Dataset entries:
##############################
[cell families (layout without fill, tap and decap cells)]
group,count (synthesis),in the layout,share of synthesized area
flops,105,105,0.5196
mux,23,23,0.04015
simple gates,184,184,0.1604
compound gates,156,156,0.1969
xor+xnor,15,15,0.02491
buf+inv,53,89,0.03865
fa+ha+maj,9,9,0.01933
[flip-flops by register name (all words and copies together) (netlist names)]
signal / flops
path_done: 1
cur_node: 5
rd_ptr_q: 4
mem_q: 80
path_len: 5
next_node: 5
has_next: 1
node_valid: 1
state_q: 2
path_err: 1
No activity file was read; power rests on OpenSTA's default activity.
##############################
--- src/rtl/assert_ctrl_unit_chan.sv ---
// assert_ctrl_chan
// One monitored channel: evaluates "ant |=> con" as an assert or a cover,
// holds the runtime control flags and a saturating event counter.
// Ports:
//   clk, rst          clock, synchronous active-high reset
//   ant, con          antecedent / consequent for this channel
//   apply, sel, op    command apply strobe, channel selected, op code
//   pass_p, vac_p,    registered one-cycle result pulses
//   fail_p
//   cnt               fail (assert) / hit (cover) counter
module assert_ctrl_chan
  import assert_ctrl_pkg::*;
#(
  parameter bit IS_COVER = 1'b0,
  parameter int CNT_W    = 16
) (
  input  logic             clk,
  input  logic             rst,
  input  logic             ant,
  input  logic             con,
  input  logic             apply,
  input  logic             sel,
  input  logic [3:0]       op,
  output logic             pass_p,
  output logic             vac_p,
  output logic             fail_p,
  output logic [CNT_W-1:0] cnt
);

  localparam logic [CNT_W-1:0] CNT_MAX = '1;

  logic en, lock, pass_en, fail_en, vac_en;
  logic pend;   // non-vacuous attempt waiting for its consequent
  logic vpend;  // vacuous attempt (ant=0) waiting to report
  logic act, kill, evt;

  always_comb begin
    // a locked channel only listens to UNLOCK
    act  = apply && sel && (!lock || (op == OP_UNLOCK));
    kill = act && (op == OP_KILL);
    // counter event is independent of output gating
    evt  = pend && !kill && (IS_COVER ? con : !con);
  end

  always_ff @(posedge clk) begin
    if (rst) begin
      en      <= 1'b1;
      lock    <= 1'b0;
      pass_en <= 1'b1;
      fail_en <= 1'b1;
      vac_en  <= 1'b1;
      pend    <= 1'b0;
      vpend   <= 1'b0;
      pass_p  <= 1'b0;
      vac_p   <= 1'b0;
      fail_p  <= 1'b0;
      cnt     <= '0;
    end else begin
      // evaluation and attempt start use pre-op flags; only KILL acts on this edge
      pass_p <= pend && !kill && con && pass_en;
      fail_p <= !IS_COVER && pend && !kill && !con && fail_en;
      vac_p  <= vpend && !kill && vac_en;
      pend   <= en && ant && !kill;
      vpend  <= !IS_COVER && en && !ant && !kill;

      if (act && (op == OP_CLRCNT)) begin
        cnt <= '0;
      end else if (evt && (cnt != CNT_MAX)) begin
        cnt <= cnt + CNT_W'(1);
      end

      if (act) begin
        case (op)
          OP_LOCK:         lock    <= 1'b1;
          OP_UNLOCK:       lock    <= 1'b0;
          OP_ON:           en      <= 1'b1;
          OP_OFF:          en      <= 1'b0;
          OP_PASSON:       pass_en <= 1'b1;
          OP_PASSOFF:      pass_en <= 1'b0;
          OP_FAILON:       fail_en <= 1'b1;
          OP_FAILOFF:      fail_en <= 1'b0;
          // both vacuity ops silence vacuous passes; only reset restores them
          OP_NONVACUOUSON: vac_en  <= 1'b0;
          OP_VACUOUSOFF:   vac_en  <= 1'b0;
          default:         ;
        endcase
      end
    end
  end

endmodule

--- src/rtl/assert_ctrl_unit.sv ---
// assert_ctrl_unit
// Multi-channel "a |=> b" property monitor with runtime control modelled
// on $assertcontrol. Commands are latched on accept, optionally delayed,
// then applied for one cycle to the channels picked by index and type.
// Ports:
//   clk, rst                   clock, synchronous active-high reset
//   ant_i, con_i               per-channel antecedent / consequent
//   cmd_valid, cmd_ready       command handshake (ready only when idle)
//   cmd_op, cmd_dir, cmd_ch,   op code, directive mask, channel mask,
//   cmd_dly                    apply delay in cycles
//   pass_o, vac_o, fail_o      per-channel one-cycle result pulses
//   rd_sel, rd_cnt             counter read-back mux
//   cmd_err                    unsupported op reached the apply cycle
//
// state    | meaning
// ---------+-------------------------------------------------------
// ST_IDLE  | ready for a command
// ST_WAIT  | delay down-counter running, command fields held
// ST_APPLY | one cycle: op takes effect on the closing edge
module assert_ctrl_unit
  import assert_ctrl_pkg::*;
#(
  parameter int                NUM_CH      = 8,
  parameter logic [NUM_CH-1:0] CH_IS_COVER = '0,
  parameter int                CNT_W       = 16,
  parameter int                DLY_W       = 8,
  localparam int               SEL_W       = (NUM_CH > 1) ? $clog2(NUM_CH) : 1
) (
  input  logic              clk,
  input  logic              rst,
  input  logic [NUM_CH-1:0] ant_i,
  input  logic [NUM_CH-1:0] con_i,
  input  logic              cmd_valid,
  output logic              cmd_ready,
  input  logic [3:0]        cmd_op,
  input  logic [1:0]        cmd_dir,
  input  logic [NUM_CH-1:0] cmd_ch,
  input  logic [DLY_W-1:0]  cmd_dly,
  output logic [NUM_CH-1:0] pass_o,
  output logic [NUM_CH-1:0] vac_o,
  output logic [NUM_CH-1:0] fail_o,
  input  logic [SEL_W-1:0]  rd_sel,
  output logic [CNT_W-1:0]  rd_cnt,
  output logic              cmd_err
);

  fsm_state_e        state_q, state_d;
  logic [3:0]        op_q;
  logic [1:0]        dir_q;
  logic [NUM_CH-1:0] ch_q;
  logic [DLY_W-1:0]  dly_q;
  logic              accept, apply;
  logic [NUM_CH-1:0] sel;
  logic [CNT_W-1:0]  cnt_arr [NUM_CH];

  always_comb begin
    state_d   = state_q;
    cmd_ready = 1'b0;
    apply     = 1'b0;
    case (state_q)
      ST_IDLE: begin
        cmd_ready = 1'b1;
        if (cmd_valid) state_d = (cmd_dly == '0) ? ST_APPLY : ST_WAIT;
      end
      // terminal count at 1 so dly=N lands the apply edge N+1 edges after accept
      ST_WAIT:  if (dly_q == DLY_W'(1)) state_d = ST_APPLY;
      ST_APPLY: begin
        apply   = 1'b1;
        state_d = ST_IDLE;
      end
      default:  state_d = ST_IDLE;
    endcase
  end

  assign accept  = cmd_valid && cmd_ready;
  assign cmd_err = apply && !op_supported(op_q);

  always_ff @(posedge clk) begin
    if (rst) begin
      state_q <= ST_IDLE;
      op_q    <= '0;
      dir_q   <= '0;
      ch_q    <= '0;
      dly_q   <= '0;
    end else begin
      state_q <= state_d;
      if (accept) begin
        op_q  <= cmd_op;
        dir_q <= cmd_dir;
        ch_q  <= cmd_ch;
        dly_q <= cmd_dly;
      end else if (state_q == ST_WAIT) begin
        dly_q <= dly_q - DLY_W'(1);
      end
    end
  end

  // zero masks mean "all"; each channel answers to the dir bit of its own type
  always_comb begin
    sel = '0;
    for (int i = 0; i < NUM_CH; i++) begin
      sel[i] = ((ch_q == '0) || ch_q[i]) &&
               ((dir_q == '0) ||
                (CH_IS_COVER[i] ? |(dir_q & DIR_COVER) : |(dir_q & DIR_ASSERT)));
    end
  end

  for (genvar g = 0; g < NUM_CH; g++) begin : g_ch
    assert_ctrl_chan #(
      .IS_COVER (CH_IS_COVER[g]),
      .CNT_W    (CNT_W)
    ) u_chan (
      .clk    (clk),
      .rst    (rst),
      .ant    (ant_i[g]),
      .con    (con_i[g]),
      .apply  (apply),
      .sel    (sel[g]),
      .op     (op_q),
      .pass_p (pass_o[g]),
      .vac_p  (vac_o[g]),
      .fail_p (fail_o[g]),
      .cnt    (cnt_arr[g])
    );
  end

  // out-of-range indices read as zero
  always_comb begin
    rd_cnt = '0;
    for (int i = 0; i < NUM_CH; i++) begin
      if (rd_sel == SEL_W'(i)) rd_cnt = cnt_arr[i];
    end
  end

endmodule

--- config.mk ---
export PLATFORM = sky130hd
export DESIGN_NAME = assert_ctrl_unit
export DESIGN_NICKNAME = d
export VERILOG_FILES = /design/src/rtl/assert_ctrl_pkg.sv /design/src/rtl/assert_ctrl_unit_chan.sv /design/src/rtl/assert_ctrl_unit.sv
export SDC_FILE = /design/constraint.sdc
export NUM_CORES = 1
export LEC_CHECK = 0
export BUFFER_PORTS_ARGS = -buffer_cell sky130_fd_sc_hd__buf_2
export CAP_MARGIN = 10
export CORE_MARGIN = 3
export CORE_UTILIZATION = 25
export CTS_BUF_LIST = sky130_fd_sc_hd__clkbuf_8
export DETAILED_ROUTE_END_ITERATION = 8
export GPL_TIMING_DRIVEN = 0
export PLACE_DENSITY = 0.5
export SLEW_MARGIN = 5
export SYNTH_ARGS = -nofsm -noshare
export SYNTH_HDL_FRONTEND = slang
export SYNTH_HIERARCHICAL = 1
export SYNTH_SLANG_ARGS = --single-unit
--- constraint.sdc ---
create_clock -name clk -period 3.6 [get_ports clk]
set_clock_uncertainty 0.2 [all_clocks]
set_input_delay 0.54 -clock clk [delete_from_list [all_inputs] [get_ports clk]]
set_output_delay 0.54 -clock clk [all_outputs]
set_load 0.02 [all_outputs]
##############################
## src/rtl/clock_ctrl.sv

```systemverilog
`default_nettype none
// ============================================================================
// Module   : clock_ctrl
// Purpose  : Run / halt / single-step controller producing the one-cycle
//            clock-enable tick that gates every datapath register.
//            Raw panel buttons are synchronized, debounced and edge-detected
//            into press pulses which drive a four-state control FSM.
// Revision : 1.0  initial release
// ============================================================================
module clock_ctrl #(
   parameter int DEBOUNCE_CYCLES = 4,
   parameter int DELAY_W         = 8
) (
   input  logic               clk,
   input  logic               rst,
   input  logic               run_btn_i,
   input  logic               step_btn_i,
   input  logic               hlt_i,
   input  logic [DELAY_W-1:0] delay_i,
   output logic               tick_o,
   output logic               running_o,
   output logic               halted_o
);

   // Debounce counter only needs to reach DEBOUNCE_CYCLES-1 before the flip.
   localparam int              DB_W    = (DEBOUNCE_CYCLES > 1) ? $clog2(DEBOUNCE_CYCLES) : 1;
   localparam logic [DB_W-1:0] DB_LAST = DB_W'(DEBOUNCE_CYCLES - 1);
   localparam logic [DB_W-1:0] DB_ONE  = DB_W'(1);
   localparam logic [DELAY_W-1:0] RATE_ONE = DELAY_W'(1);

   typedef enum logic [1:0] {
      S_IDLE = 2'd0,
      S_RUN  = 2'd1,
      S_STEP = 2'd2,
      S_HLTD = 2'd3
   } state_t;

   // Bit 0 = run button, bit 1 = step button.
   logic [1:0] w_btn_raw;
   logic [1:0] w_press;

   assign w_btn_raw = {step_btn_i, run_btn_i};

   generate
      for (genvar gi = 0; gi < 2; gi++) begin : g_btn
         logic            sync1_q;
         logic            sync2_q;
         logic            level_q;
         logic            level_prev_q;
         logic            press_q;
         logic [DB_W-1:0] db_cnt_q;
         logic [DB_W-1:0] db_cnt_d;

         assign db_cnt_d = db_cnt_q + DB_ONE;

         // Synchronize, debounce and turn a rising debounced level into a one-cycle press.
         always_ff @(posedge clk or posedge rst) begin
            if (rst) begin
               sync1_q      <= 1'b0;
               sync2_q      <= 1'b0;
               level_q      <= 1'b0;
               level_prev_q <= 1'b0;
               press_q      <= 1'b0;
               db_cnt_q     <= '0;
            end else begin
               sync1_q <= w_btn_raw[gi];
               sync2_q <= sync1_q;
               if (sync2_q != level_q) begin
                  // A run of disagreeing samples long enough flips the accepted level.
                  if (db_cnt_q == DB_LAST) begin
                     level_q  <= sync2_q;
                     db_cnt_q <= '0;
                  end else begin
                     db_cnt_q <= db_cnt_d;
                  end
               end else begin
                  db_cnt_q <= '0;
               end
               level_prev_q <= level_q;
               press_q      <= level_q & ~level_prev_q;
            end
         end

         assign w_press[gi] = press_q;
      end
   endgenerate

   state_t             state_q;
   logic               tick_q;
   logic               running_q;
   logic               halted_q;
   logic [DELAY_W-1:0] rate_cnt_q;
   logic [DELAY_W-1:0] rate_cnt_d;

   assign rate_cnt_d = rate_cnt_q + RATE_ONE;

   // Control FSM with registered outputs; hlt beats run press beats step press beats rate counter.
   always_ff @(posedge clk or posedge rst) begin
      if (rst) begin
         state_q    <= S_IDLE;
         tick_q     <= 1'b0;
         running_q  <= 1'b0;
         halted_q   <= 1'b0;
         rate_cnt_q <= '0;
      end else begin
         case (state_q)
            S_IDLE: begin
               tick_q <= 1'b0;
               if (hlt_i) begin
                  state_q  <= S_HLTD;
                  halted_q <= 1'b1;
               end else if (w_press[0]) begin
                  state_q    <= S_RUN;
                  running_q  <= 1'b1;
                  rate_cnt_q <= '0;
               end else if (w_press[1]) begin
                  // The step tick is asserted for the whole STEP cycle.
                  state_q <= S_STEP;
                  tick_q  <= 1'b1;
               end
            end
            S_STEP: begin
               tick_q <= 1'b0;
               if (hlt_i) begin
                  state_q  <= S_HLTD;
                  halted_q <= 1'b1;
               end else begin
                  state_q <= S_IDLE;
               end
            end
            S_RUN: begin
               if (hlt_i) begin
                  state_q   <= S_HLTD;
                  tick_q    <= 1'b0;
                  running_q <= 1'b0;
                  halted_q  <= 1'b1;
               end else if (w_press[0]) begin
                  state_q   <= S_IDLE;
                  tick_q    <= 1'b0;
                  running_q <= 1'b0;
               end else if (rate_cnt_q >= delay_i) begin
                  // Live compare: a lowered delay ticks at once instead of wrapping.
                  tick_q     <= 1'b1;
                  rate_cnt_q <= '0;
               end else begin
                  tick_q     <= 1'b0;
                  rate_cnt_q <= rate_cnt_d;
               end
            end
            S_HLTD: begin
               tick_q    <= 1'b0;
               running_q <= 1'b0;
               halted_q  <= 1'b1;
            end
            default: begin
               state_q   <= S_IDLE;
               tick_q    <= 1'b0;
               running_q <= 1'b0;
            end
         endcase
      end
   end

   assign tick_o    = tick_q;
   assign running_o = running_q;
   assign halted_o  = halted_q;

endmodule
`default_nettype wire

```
##############################
▸ **TASK REQUIREMENTS**
Look above for the line holding "cur_node: 5". Print it and every line after it, exactly, through the line holding "No activity file".

▸ **TASK ANSWER**
cur_node: 5
rd_ptr_q: 4
mem_q: 80
path_len: 5
next_node: 5
has_next: 1
node_valid: 1
state_q: 2
path_err: 1
No activity file was read; power rests on OpenSTA's default activity.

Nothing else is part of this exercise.